TASK INPUTS Block Start
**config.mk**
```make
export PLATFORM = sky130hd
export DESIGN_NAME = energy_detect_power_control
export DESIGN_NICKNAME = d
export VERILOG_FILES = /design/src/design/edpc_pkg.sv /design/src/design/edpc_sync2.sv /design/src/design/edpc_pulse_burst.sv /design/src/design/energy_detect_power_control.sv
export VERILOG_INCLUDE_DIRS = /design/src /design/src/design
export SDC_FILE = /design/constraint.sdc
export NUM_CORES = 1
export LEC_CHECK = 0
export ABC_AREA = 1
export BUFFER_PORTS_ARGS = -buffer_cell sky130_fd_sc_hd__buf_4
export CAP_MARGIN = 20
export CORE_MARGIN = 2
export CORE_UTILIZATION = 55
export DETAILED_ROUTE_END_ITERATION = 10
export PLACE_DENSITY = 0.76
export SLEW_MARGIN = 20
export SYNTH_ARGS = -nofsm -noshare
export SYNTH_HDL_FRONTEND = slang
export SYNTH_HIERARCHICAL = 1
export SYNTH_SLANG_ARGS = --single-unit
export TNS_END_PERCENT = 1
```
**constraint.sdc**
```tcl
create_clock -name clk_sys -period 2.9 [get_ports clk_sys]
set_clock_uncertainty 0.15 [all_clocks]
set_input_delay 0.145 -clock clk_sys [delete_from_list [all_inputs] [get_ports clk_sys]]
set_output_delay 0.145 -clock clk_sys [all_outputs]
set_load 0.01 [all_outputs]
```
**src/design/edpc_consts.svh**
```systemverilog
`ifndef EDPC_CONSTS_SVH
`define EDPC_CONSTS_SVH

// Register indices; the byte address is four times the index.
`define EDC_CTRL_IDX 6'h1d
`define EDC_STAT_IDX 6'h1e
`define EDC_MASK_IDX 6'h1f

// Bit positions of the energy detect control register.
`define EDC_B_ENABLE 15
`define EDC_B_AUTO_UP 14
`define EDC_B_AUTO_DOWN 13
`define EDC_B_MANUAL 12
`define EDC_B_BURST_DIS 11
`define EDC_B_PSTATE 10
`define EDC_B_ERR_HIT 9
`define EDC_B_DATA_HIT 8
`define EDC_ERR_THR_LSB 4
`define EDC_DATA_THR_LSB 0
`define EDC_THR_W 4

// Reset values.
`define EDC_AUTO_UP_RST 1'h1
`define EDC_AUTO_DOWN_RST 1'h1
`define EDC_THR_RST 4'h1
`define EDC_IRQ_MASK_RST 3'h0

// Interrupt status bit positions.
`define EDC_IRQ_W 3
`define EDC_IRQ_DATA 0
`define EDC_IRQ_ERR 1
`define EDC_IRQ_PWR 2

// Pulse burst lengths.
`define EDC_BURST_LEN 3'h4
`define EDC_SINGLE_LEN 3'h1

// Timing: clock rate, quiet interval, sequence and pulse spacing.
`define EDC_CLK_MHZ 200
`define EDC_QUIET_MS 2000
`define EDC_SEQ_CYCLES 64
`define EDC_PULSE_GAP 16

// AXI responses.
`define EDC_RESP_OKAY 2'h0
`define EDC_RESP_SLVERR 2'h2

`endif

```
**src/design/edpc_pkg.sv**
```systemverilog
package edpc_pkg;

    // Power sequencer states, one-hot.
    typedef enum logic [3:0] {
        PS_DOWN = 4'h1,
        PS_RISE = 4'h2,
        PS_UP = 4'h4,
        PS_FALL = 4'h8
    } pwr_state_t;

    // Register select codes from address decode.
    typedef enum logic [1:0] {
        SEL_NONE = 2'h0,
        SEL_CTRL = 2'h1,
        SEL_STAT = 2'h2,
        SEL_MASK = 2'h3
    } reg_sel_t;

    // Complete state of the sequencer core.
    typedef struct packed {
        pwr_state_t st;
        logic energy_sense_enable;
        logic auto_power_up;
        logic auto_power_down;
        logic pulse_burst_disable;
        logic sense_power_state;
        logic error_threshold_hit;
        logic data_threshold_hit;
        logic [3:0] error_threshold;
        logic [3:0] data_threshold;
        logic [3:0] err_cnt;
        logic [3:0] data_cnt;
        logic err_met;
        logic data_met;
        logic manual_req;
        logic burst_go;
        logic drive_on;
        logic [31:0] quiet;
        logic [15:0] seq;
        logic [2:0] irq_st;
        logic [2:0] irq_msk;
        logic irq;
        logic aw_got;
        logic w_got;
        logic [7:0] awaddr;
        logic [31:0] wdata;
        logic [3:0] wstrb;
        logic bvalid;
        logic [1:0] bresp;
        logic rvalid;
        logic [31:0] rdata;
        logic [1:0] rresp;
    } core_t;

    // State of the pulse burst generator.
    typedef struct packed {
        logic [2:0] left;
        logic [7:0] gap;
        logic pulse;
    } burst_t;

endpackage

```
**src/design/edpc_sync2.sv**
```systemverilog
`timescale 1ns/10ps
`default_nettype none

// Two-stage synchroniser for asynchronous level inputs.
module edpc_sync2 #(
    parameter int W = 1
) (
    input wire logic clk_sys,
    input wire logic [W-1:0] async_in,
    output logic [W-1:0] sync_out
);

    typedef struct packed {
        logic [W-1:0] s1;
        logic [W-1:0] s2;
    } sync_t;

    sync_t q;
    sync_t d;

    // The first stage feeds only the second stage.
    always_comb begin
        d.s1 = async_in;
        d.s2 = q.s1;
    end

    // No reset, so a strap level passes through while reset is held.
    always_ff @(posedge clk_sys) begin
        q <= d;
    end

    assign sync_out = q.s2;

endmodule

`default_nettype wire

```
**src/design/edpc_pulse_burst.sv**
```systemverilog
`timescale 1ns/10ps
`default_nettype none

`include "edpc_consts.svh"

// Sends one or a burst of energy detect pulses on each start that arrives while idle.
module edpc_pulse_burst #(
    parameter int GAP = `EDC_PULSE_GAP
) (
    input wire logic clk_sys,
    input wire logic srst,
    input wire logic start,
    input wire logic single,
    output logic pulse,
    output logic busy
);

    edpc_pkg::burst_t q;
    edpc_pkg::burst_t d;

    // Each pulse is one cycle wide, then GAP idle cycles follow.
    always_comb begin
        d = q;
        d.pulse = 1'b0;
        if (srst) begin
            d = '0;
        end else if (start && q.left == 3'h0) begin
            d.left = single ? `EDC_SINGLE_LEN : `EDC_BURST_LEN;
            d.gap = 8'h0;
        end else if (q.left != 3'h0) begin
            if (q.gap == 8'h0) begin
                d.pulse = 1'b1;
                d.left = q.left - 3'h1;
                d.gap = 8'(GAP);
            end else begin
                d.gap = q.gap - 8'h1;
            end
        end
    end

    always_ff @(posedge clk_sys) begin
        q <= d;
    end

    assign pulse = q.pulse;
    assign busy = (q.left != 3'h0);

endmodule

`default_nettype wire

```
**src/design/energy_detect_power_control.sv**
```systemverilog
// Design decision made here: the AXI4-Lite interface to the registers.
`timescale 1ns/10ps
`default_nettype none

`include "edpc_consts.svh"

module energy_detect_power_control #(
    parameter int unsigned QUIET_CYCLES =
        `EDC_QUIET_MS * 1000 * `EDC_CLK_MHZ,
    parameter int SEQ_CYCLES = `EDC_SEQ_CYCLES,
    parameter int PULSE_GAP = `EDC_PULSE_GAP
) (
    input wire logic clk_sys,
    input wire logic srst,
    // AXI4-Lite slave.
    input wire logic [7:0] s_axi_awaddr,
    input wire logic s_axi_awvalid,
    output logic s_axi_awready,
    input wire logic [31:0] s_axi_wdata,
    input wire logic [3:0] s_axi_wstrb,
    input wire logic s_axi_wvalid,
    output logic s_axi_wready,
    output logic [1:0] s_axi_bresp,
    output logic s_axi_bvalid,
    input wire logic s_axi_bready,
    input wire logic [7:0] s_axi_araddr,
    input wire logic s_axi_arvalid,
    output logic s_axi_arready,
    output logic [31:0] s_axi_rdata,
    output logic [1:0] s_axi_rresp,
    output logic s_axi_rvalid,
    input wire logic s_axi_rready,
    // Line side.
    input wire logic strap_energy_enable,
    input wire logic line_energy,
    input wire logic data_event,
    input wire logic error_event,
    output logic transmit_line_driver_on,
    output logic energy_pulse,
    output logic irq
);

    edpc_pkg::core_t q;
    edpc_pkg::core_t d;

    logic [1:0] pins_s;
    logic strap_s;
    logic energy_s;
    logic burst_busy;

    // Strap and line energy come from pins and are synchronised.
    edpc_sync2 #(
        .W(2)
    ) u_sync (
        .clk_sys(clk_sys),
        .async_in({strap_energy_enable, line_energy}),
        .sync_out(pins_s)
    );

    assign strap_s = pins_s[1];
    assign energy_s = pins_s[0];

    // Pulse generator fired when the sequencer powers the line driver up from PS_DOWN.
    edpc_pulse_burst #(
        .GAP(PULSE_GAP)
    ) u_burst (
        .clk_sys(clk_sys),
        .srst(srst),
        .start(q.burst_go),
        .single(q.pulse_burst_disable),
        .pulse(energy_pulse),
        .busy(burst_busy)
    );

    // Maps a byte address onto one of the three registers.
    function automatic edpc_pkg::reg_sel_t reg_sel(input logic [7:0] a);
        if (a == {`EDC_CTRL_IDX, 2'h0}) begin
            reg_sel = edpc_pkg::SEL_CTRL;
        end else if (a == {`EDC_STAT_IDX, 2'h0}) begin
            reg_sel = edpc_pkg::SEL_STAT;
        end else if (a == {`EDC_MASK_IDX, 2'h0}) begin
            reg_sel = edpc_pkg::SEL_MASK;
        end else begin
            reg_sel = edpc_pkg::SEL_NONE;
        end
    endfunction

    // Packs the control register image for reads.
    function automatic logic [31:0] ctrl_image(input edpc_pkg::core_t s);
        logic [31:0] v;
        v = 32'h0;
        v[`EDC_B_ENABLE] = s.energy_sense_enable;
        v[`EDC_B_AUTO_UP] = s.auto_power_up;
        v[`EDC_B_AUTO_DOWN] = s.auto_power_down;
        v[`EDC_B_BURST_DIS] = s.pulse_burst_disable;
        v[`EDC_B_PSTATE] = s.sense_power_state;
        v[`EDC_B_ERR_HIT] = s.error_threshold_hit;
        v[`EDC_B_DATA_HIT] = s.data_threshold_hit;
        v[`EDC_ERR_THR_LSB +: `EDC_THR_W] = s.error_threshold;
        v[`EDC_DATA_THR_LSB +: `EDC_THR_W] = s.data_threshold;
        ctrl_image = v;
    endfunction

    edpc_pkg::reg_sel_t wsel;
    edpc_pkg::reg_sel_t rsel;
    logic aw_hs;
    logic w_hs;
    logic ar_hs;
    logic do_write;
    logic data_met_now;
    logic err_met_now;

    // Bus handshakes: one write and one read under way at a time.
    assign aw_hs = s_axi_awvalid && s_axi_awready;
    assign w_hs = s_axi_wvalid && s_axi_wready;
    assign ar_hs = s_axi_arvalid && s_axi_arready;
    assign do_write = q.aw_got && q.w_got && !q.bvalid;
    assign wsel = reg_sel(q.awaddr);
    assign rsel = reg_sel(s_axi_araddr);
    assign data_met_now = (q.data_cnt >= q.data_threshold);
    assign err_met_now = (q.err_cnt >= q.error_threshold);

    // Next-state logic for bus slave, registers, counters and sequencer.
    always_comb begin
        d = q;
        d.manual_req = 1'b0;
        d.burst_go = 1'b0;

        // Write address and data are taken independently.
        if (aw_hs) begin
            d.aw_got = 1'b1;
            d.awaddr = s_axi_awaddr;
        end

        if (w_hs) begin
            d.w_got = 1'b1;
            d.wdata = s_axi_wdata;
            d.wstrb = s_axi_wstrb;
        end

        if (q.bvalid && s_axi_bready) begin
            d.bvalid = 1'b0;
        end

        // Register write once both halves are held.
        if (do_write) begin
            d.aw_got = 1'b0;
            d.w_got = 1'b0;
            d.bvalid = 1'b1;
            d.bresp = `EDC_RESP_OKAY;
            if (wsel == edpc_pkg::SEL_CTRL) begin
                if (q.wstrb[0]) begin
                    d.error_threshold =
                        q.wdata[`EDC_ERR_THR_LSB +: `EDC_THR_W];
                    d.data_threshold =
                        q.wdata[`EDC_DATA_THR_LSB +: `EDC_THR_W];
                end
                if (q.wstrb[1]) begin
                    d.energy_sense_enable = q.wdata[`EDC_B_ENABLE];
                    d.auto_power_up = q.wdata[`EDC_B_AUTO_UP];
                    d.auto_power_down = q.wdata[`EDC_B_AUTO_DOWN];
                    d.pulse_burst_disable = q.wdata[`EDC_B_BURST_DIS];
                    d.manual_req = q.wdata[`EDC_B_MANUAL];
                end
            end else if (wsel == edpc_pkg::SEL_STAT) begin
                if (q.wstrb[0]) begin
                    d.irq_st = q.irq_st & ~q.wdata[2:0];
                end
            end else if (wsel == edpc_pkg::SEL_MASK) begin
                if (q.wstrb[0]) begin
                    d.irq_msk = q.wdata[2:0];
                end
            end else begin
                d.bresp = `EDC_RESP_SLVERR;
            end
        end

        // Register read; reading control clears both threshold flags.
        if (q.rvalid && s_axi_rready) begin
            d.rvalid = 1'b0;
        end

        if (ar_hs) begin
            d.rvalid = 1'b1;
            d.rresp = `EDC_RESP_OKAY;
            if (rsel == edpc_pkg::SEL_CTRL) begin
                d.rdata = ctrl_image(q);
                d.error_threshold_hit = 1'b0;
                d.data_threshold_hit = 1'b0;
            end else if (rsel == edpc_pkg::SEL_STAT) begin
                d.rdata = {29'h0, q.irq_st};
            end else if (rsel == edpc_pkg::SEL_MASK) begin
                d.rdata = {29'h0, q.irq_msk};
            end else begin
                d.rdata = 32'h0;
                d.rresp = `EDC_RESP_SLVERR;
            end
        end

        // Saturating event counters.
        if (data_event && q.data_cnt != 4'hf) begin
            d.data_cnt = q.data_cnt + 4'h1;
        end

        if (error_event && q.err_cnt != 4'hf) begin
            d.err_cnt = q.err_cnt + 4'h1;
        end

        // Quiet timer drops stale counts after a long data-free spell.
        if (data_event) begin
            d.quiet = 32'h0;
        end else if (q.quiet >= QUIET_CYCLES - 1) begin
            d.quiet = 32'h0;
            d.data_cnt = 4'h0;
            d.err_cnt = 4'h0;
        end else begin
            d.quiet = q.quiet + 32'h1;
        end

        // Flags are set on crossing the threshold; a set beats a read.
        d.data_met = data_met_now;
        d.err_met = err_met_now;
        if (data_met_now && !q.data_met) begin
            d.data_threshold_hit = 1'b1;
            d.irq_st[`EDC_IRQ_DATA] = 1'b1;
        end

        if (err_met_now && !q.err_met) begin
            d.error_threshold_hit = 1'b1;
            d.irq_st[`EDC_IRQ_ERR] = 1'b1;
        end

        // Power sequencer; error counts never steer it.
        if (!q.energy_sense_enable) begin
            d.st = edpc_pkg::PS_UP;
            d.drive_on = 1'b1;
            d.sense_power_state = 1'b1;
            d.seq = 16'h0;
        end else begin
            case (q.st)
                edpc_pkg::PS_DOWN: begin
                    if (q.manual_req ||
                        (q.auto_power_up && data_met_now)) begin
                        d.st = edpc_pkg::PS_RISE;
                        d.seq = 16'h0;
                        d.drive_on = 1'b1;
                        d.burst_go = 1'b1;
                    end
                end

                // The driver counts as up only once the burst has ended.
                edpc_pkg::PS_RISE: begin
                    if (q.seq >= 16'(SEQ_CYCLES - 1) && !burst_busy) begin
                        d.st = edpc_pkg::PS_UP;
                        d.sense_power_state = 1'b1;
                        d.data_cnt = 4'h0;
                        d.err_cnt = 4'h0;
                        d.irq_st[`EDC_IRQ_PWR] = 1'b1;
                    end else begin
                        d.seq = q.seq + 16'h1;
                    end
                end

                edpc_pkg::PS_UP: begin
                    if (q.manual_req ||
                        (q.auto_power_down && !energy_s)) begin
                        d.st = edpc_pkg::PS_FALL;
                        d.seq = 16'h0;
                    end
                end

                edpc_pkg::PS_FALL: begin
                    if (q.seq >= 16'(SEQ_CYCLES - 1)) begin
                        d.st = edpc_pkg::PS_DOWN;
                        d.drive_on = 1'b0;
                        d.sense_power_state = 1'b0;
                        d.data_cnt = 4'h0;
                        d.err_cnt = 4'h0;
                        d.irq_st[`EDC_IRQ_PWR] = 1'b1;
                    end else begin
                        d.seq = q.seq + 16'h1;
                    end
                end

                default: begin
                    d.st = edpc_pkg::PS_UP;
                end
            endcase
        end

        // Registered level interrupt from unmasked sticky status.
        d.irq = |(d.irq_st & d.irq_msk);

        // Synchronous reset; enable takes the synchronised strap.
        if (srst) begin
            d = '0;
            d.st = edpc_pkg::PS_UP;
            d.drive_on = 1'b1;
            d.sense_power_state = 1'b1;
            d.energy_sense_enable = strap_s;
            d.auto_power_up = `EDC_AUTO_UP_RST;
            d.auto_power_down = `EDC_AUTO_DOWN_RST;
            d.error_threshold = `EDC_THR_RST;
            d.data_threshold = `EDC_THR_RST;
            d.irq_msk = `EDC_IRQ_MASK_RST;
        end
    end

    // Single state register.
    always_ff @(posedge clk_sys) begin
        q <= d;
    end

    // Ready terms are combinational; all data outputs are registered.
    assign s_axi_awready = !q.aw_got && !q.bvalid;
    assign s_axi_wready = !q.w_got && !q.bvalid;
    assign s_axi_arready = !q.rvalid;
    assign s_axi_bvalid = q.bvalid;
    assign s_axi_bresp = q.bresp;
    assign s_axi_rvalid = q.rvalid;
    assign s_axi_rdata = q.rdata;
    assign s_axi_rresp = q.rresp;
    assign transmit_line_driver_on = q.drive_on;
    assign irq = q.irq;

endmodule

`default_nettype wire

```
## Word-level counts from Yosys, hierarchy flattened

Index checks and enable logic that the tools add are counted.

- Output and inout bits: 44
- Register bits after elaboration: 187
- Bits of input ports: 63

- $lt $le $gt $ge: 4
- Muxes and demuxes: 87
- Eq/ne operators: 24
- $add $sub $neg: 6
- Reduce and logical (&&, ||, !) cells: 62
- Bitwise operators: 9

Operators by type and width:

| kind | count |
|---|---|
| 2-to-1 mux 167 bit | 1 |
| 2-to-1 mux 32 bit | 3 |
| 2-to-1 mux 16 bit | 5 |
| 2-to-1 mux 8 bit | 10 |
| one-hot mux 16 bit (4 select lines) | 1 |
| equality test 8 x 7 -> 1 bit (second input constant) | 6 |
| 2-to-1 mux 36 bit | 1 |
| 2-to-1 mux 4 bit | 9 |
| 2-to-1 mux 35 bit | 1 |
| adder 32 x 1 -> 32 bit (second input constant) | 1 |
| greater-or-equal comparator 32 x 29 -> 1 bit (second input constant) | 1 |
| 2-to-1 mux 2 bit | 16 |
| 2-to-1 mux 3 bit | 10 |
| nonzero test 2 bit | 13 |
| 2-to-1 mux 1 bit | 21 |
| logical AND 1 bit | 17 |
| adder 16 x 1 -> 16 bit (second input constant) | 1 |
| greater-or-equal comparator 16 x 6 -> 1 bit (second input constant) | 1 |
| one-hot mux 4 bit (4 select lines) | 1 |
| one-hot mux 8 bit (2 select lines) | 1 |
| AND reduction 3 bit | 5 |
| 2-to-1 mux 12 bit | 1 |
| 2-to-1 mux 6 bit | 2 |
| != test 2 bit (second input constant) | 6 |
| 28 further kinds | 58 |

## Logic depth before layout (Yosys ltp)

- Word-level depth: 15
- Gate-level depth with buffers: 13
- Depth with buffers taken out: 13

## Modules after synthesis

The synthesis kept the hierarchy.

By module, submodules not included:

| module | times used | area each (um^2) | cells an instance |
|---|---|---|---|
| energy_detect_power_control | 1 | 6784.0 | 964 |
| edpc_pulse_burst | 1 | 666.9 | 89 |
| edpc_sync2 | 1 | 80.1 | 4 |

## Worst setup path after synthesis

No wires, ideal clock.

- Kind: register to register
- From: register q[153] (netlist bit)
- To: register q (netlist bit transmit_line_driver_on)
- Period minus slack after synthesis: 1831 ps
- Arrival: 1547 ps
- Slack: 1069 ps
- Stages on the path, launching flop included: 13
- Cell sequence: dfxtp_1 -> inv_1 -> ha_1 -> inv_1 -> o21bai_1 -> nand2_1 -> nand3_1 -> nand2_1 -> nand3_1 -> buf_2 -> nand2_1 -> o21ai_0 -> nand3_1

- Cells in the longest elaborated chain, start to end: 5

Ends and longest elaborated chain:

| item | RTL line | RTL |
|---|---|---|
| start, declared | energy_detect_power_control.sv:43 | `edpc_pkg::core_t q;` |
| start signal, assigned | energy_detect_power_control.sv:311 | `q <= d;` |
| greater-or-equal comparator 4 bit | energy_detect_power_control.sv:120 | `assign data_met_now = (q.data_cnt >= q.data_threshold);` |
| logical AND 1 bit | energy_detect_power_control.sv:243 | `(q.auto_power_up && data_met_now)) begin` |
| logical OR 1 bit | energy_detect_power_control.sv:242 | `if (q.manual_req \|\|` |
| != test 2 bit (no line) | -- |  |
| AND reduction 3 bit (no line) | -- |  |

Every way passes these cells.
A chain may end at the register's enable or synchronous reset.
TASK INPUTS Block End
→ DIRECTIONS FOR THIS TASK: Read the entries above, then pull out the lines that include "address".

→ ANSWER:
// Register indices; the byte address is four times the index.
    // Register select codes from address decode.
    // Maps a byte address onto one of the three registers.
        // Write address and data are taken independently.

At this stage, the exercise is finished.